显然,这种“夹生饭”状态的“城市化”,对未来大珠三角都市带的发展是不利的。
三、边缘地带要素承接能力及城市化分析
从更大的地理空间看,粤东地带、粤西地带、广东北部山区、近邻的福建、江西、湖南、广西、海南等省部分地区,共同构成了大珠三角的“边缘区”。
从历史的和现实的经济联系看,云南、贵州、四川、湖北的部分地区,也可能构成大珠三角的“边缘区”。
根据弗里德曼(Jhon Friedman ,1967)的“核心——边缘理论”,大都市带的形成和发展,将推动更大的空间经济形式(如区域一体化)的产生和发展。
这种更大的空间经济形式发生在核心区工
业化成熟阶段以后,核心区和边缘区的要素开始全方位的相互流动(而不是工业化初期阶段的流入和工业化成熟阶段从“核心区”到“边缘区”的溢出为主要特征),空间经济逐步走向一体化。
从城市化发展来看,核心区形成多核心的城市群体(大都市带)既是区域经济一体化的结果,又是加快区域经济一体化的主要动因之一。

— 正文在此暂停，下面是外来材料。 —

## config.mk

```make
export PLATFORM = sky130hd
export DESIGN_NAME = hci_uart_h4_deframer_top_flat
export DESIGN_NICKNAME = d
export VERILOG_FILES = /design/src/design/hud_pkg.sv /design/src/design/hud_intf.sv /design/src/design/hud_front.sv /design/src/design/hud_queue.sv /design/src/design/hud_back.sv /design/src/design/hci_uart_h4_deframer_top.sv /design/src/flat_wrapper.sv
export VERILOG_INCLUDE_DIRS = /design/src /design/src/design
export SDC_FILE = /design/constraint.sdc
export NUM_CORES = 1
export LEC_CHECK = 0
export ABC_CLOCK_PERIOD_IN_PS = 2900
export BUFFER_PORTS_ARGS = -buffer_cell sky130_fd_sc_hd__buf_2
export CORE_ASPECT_RATIO = 0.5
export CORE_MARGIN = 1
export CORE_UTILIZATION = 35
export DETAILED_ROUTE_END_ITERATION = 12
export RECOVER_POWER = 25
export SLEW_MARGIN = 20
export SYNTH_ARGS = -nofsm -noshare
export SYNTH_HDL_FRONTEND = slang
export SYNTH_SLANG_ARGS = --single-unit
export TNS_END_PERCENT = 50
```

## constraint.sdc

```tcl
create_clock -name clk -period 2.9 [get_ports clk]
set_input_delay 0.58 -clock clk [delete_from_list [all_inputs] [get_ports clk]]
set_output_delay 0.58 -clock clk [all_outputs]
set_load 0.01 [all_outputs]
```

## src/design/hci_uart_h4_deframer_top_macros.svh

```systemverilog
// assertion macros shared by the deframer front end and queue
`ifndef HCI_UART_H4_DEFRAMER_TOP_MACROS_SVH
`define HCI_UART_H4_DEFRAMER_TOP_MACROS_SVH

// condition that must hold at every clock edge out of reset
`define HUD_ASSERT_ALWAYS(label, cond, msg) \
    label: assert property (@(posedge clk) disable iff (!rst_n) (cond)) else $error(msg);

// consequent that must hold in the cycle after the antecedent
`define HUD_ASSERT_NEXT(label, ante, cons, msg) \
    label: assert property (@(posedge clk) disable iff (!rst_n) (ante) |=> (cons)) \
        else $error(msg);

`endif

```

## src/design/hud_pkg.sv

```systemverilog
// shared types and constants of the h4 deframer
package hud_pkg;

    localparam int BYTE_W  = 8;
    localparam int LEN_W   = 16;
    localparam int CFG_IDX_W = 8;

    // configuration register indexes
    localparam logic [CFG_IDX_W-1:0] CFG_EVENT_CODE = 8'd0;
    localparam logic [CFG_IDX_W-1:0] CFG_ACL_CODE   = 8'd1;

    // reset values of the type codes
    localparam logic [BYTE_W-1:0] EVENT_CODE_RESET = 8'd4;
    localparam logic [BYTE_W-1:0] ACL_CODE_RESET   = 8'd2;

    // packet kinds
    localparam logic KIND_EVENT = 1'b0;
    localparam logic KIND_ACL   = 1'b1;

    // one classified output item
    typedef struct packed {
        logic              packet_kind;
        logic [BYTE_W-1:0] data_byte;
        logic              in_header;
        logic              first_of_packet;
        logic              last_of_packet;
        logic [LEN_W-1:0]  payload_length;
    } hud_result_t;

    // queue state seen by the front and back ends
    typedef struct packed {
        logic full;
        logic head_valid;
    } hud_queue_stat_t;

endpackage

```

## src/design/hud_intf.sv

```systemverilog
// handshake interfaces of the deframer channels
interface hud_rx_if;
    logic                      valid;
    logic                      ready;
    logic [hud_pkg::BYTE_W-1:0] rx_byte;

    modport source (output valid, output rx_byte, input ready);
    modport sink   (input valid, input rx_byte, output ready);
endinterface

interface hud_tx_if;
    logic                       valid;
    logic                       ready;
    logic                       packet_kind;
    logic [hud_pkg::BYTE_W-1:0] data_byte;
    logic                       in_header;
    logic                       first_of_packet;
    logic                       last_of_packet;
    logic [hud_pkg::LEN_W-1:0]  payload_length;

    modport source (output valid, output packet_kind, output data_byte, output in_header,
                    output first_of_packet, output last_of_packet, output payload_length,
                    input ready);
    modport sink   (input valid, input packet_kind, input data_byte, input in_header,
                    input first_of_packet, input last_of_packet, input payload_length,
                    output ready);
endinterface

interface hud_cfg_if;
    logic                          valid;
    logic                          ready;
    logic [hud_pkg::CFG_IDX_W-1:0] index;
    logic [hud_pkg::BYTE_W-1:0]    data;

    modport source (output valid, output index, output data, input ready);
    modport sink   (input valid, input index, input data, output ready);
endinterface

```

## src/design/hud_front.sv

```systemverilog
// front end: type code registers, packet parser and item classification
`include "hci_uart_h4_deframer_top_macros.svh"

module hud_front (
    input  logic                    clk,
    input  logic                    rst_n,
    hud_rx_if.sink                  rx,
    hud_cfg_if.sink                 cfg,
    input  hud_pkg::hud_queue_stat_t qstat,
    output logic                    push,
    output hud_pkg::hud_result_t    push_data
);

    typedef enum logic [1:0] {
        PH_WAIT,
        PH_EVT_HDR,
        PH_ACL_HDR,
        PH_PAYLOAD
    } phase_t;

    phase_t                      phase_reg, phase_next;
    logic                        kind_reg, kind_next;
    logic [hud_pkg::LEN_W-1:0]   left_reg, left_next;
    logic [1:0]                  hpos_reg, hpos_next;
    logic [hud_pkg::LEN_W-1:0]   len_reg, len_next;
    logic [hud_pkg::BYTE_W-1:0]  evt_code_reg, acl_code_reg;
    logic                        emit;
    logic                        rx_fire;
    logic [hud_pkg::LEN_W-1:0]   len_done;
    hud_pkg::hud_result_t        res;

    assign rx.ready  = !qstat.full;
    assign cfg.ready = 1'b1;
    assign rx_fire   = rx.valid && rx.ready;

    // parse one byte against the current phase
    always_comb
    begin
        phase_next = phase_reg;
        kind_next  = kind_reg;
        left_next  = left_reg;
        hpos_next  = hpos_reg;
        len_next   = len_reg;
        emit       = 1'b1;
        len_done   = '0;
        res.packet_kind     = kind_reg;
        res.data_byte       = rx.rx_byte;
        res.in_header       = 1'b1;
        res.first_of_packet = 1'b0;
        res.last_of_packet  = 1'b0;
        res.payload_length  = '0;
        case (phase_reg)
            PH_EVT_HDR:
            begin
                if (hpos_reg == 2'd0)
                begin
                    hpos_next       = 2'd1;
                    res.packet_kind = hud_pkg::KIND_EVENT;
                end
                else
                begin
                    len_done = {{(hud_pkg::LEN_W-hud_pkg::BYTE_W){1'b0}}, rx.rx_byte};
                end
            end
            PH_ACL_HDR:
            begin
                res.packet_kind = hud_pkg::KIND_ACL;
                if (hpos_reg == 2'd3)
                begin
                    res.packet_kind = kind_reg;
                    len_done = len_reg | {rx.rx_byte, {hud_pkg::BYTE_W{1'b0}}};
                end
                else
                begin
                    hpos_next = hpos_reg + 2'd1;
                    if (hpos_reg == 2'd2)
                    begin
                        len_next = {{(hud_pkg::LEN_W-hud_pkg::BYTE_W){1'b0}}, rx.rx_byte};
                    end
                end
            end
            PH_PAYLOAD:
            begin
                res.in_header      = 1'b0;
                res.payload_length = len_reg;
                if (left_reg <= 16'd1)
                begin
                    res.last_of_packet = 1'b1;
                    left_next          = '0;
                    phase_next         = PH_WAIT;
                end
                else
                begin
                    left_next = left_reg - 16'd1;
                end
            end
            default:
            begin
                phase_next = PH_WAIT;
                hpos_next  = 2'd0;
                len_next   = '0;
                left_next  = '0;
                res.first_of_packet = 1'b1;
                if (rx.rx_byte == evt_code_reg)
                begin
                    kind_next       = hud_pkg::KIND_EVENT;
                    res.packet_kind = hud_pkg::KIND_EVENT;
                    phase_next      = PH_EVT_HDR;
                end
                else if (rx.rx_byte == acl_code_reg)
                begin
                    kind_next       = hud_pkg::KIND_ACL;
                    res.packet_kind = hud_pkg::KIND_ACL;
                    phase_next      = PH_ACL_HDR;
                end
                else
                begin
                    emit = 1'b0;
                end
            end
        endcase

        // last header byte: zero length ends the packet here
        if ((phase_reg == PH_EVT_HDR && hpos_reg != 2'd0) ||
            (phase_reg == PH_ACL_HDR && hpos_reg == 2'd3))
        begin
            len_next           = len_done;
            left_next          = len_done;
            hpos_next          = 2'd0;
            res.payload_length = len_done;
            res.last_of_packet = (len_done == '0);
            phase_next         = (len_done == '0) ? PH_WAIT : PH_PAYLOAD;
        end
    end

    assign push      = rx_fire && emit;
    assign push_data = res;

    // parser state and type code registers
    always_ff @(posedge clk or negedge rst_n)
    begin
        if (!rst_n)
        begin
            phase_reg    <= PH_WAIT;
            kind_reg     <= hud_pkg::KIND_EVENT;
            left_reg     <= '0;
            hpos_reg     <= '0;
            len_reg      <= '0;
            evt_code_reg <= hud_pkg::EVENT_CODE_RESET;
            acl_code_reg <= hud_pkg::ACL_CODE_RESET;
        end
        else
        begin
            if (rx_fire)
            begin
                phase_reg <= phase_next;
                kind_reg  <= kind_next;
                left_reg  <= left_next;
                hpos_reg  <= hpos_next;
                len_reg   <= len_next;
            end
            if (cfg.valid && cfg.ready)
            begin
                if (cfg.index == hud_pkg::CFG_EVENT_CODE)
                begin
                    evt_code_reg <= cfg.data;
                end
                else if (cfg.index == hud_pkg::CFG_ACL_CODE)
                begin
                    acl_code_reg <= cfg.data;
                end
            end
        end
    end

    `HUD_ASSERT_ALWAYS(a_left_only_in_payload, phase_reg == PH_PAYLOAD || left_reg == '0, "bytes left outside payload")
    `HUD_ASSERT_ALWAYS(a_hpos_clear_when_idle, phase_reg != PH_WAIT || hpos_reg == 2'd0, "header position set while waiting")
    `HUD_ASSERT_NEXT(a_type_byte_opens, push && push_data.first_of_packet, phase_reg == PH_EVT_HDR || phase_reg == PH_ACL_HDR, "type byte did not open a header")

endmodule

```

## src/design/hud_queue.sv

```systemverilog
// short queue between the parser and the output stage
`include "hci_uart_h4_deframer_top_macros.svh"

module hud_queue #(
    parameter int DEPTH = 2
) (
    input  logic                     clk,
    input  logic                     rst_n,
    input  logic                     push,
    input  hud_pkg::hud_result_t     push_data,
    input  logic                     pop,
    output hud_pkg::hud_queue_stat_t stat,
    output hud_pkg::hud_result_t     head_data
);

    localparam int PTR_W = (DEPTH > 1) ? $clog2(DEPTH) : 1;
    localparam int CNT_W = $clog2(DEPTH + 1);
    localparam logic [PTR_W-1:0] PTR_LAST = PTR_W'(DEPTH - 1);
    localparam logic [CNT_W-1:0] CNT_FULL = CNT_W'(DEPTH);

    hud_pkg::hud_result_t slot_reg [DEPTH];
    logic [PTR_W-1:0]     wr_ptr_reg, rd_ptr_reg;
    logic [CNT_W-1:0]     count_reg;
    logic                 do_push, do_pop;

    assign stat.full       = (count_reg == CNT_FULL);
    assign stat.head_valid = (count_reg != '0);
    assign head_data       = slot_reg[rd_ptr_reg];
    assign do_push         = push && !stat.full;
    assign do_pop          = pop && stat.head_valid;

    // entry storage
    always_ff @(posedge clk)
    begin
        if (do_push)
        begin
            slot_reg[wr_ptr_reg] <= push_data;
        end
    end

    // pointers and fill count
    always_ff @(posedge clk or negedge rst_n)
    begin
        if (!rst_n)
        begin
            wr_ptr_reg <= '0;
            rd_ptr_reg <= '0;
            count_reg  <= '0;
        end
        else
        begin
            if (do_push)
            begin
                wr_ptr_reg <= (wr_ptr_reg == PTR_LAST) ? '0 : wr_ptr_reg + 1'b1;
            end
            if (do_pop)
            begin
                rd_ptr_reg <= (rd_ptr_reg == PTR_LAST) ? '0 : rd_ptr_reg + 1'b1;
            end
            if (do_push && !do_pop)
            begin
                count_reg <= count_reg + 1'b1;
            end
            else if (do_pop && !do_push)
            begin
                count_reg <= count_reg - 1'b1;
            end
        end
    end

    `HUD_ASSERT_ALWAYS(a_count_bound, count_reg <= CNT_FULL, "queue count past depth")

endmodule

```

## src/design/hud_back.sv

```systemverilog
// back end: output register that drains the queue into the result channel
module hud_back (
    input  logic                     clk,
    input  logic                     rst_n,
    input  hud_pkg::hud_queue_stat_t qstat,
    input  hud_pkg::hud_result_t     head_data,
    output logic                     pop,
    hud_tx_if.source                 tx
);

    logic                 out_valid_reg;
    hud_pkg::hud_result_t out_data_reg;

    // load when the register is empty or being taken
    assign pop = qstat.head_valid && (!out_valid_reg || tx.ready);

    // output valid
    always_ff @(posedge clk or negedge rst_n)
    begin
        if (!rst_n)
        begin
            out_valid_reg <= 1'b0;
        end
        else if (pop)
        begin
            out_valid_reg <= 1'b1;
        end
        else if (tx.ready)
        begin
            out_valid_reg <= 1'b0;
        end
    end

    // output payload
    always_ff @(posedge clk)
    begin
        if (pop)
        begin
            out_data_reg <= head_data;
        end
    end

    assign tx.valid           = out_valid_reg;
    assign tx.packet_kind     = out_data_reg.packet_kind;
    assign tx.data_byte       = out_data_reg.data_byte;
    assign tx.in_header       = out_data_reg.in_header;
    assign tx.first_of_packet = out_data_reg.first_of_packet;
    assign tx.last_of_packet  = out_data_reg.last_of_packet;
    assign tx.payload_length  = out_data_reg.payload_length;

endmodule

```

## src/design/hci_uart_h4_deframer_top.sv

```systemverilog
// top level of the hci uart h4 deframer
//
//   channel  direction  item
//   rx       in         one received serial byte (rx_byte)
//   tx       out        one packet byte with kind, header, first/last marks and length
//   cfg      in         type code write (index 0 event code, index 1 acl code)
//
// one byte is accepted per cycle unless the queue is full; the parser phase updates on accept
// an accepted byte reaches tx by way of the queue and then the output register
// rx.ready drops only while the QUEUE_DEPTH-entry queue is full, i.e. when tx stalls
// reset clears the parser to waiting for a type byte and restores codes 4 and 2
// cfg.ready is always high; unknown type bytes are consumed without an item
module hci_uart_h4_deframer_top #(
    parameter int QUEUE_DEPTH = 2
) (
    input  logic     clk,
    input  logic     rst_n,
    hud_rx_if.sink   rx,
    hud_tx_if.source tx,
    hud_cfg_if.sink  cfg
);

    hud_pkg::hud_queue_stat_t qstat;
    hud_pkg::hud_result_t     push_data;
    hud_pkg::hud_result_t     head_data;
    logic                     push;
    logic                     pop;

    // parser
    hud_front u_front (
        .clk       (clk),
        .rst_n     (rst_n),
        .rx        (rx),
        .cfg       (cfg),
        .qstat     (qstat),
        .push      (push),
        .push_data (push_data)
    );

    // decoupling queue
    hud_queue #(
        .DEPTH (QUEUE_DEPTH)
    ) u_queue (
        .clk       (clk),
        .rst_n     (rst_n),
        .push      (push),
        .push_data (push_data),
        .pop       (pop),
        .stat      (qstat),
        .head_data (head_data)
    );

    // output stage
    hud_back u_back (
        .clk       (clk),
        .rst_n     (rst_n),
        .qstat     (qstat),
        .head_data (head_data),
        .pop       (pop),
        .tx        (tx)
    );

endmodule
```

## src/flat_wrapper.sv

```systemverilog
// flat-port wrapper written by rule: the top's interface ports become plain ports
module hci_uart_h4_deframer_top_flat 
#(
    parameter int QUEUE_DEPTH = 2
)
  (clk, rst_n, rx_valid, rx_rx_byte, rx_ready, tx_valid, tx_packet_kind, tx_data_byte, tx_in_header, tx_first_of_packet, tx_last_of_packet, tx_payload_length, tx_ready, cfg_valid, cfg_index, cfg_data, cfg_ready);
  hud_rx_if rx_i ();
  hud_tx_if tx_i ();
  hud_cfg_if cfg_i ();
  input  logic clk;
  input  logic rst_n;
  input wire logic [$bits(rx_i.valid)-1:0] rx_valid;
  input wire logic [$bits(rx_i.rx_byte)-1:0] rx_rx_byte;
  output wire logic [$bits(rx_i.ready)-1:0] rx_ready;
  output wire logic [$bits(tx_i.valid)-1:0] tx_valid;
  output wire logic [$bits(tx_i.packet_kind)-1:0] tx_packet_kind;
  output wire logic [$bits(tx_i.data_byte)-1:0] tx_data_byte;
  output wire logic [$bits(tx_i.in_header)-1:0] tx_in_header;
  output wire logic [$bits(tx_i.first_of_packet)-1:0] tx_first_of_packet;
  output wire logic [$bits(tx_i.last_of_packet)-1:0] tx_last_of_packet;
  output wire logic [$bits(tx_i.payload_length)-1:0] tx_payload_length;
  input wire logic [$bits(tx_i.ready)-1:0] tx_ready;
  input wire logic [$bits(cfg_i.valid)-1:0] cfg_valid;
  input wire logic [$bits(cfg_i.index)-1:0] cfg_index;
  input wire logic [$bits(cfg_i.data)-1:0] cfg_data;
  output wire logic [$bits(cfg_i.ready)-1:0] cfg_ready;
  assign rx_i.valid = rx_valid;
  assign rx_i.rx_byte = rx_rx_byte;
  assign rx_ready = rx_i.ready;
  assign tx_valid = tx_i.valid;
  assign tx_packet_kind = tx_i.packet_kind;
  assign tx_data_byte = tx_i.data_byte;
  assign tx_in_header = tx_i.in_header;
  assign tx_first_of_packet = tx_i.first_of_packet;
  assign tx_last_of_packet = tx_i.last_of_packet;
  assign tx_payload_length = tx_i.payload_length;
  assign tx_i.ready = tx_ready;
  assign cfg_i.valid = cfg_valid;
  assign cfg_i.index = cfg_index;
  assign cfg_i.data = cfg_data;
  assign cfg_ready = cfg_i.ready;
  hci_uart_h4_deframer_top #(.QUEUE_DEPTH(QUEUE_DEPTH)) u_core (.clk(clk), .rst_n(rst_n), .rx(rx_i), .tx(tx_i), .cfg(cfg_i));
endmodule
```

核心区城市化与区域经济一体化发展的关系表明,要在依托核心区构建大都市带,至少需要两个方面的条件:核心区工业化基本完成和广阔边缘区作为大都市带的经济腹地,以满足与大都市带的经济社会互动要求。
整体上看,目前珠江三角洲地区正在进入工业化成熟阶段,表明大珠三角目前的城市化水平与“大都市带”相比,还有相当距离,但也说明这一地带开始出现形成大都市带的趋势。
按照城市引力的“距离衰减规律”,可以把珠三角的边缘区划分为以下几个圈层:汕尾、河源、清远、云浮、阳江等珠三角周边城市构成的相对近邻圈层,汕头、揭阳、潮州、梅州、韶关、茂名、湛江等城市构成的相对中间圈层,福建、江西、湖南、广西、海南、云南、贵州、四川等省部分地区以及东南亚的部分地区构成的相对疏远圈层。
四、构建大珠三角都市带的若干对策思考
珠江三角洲地区大都市带城市体系正处于孕育过程中,在未来相当长的一段时期内,其核心城市、二级中心城市以及边缘地带的城市功能定位以及经济利益关系将处在不断调整和变迁过程中。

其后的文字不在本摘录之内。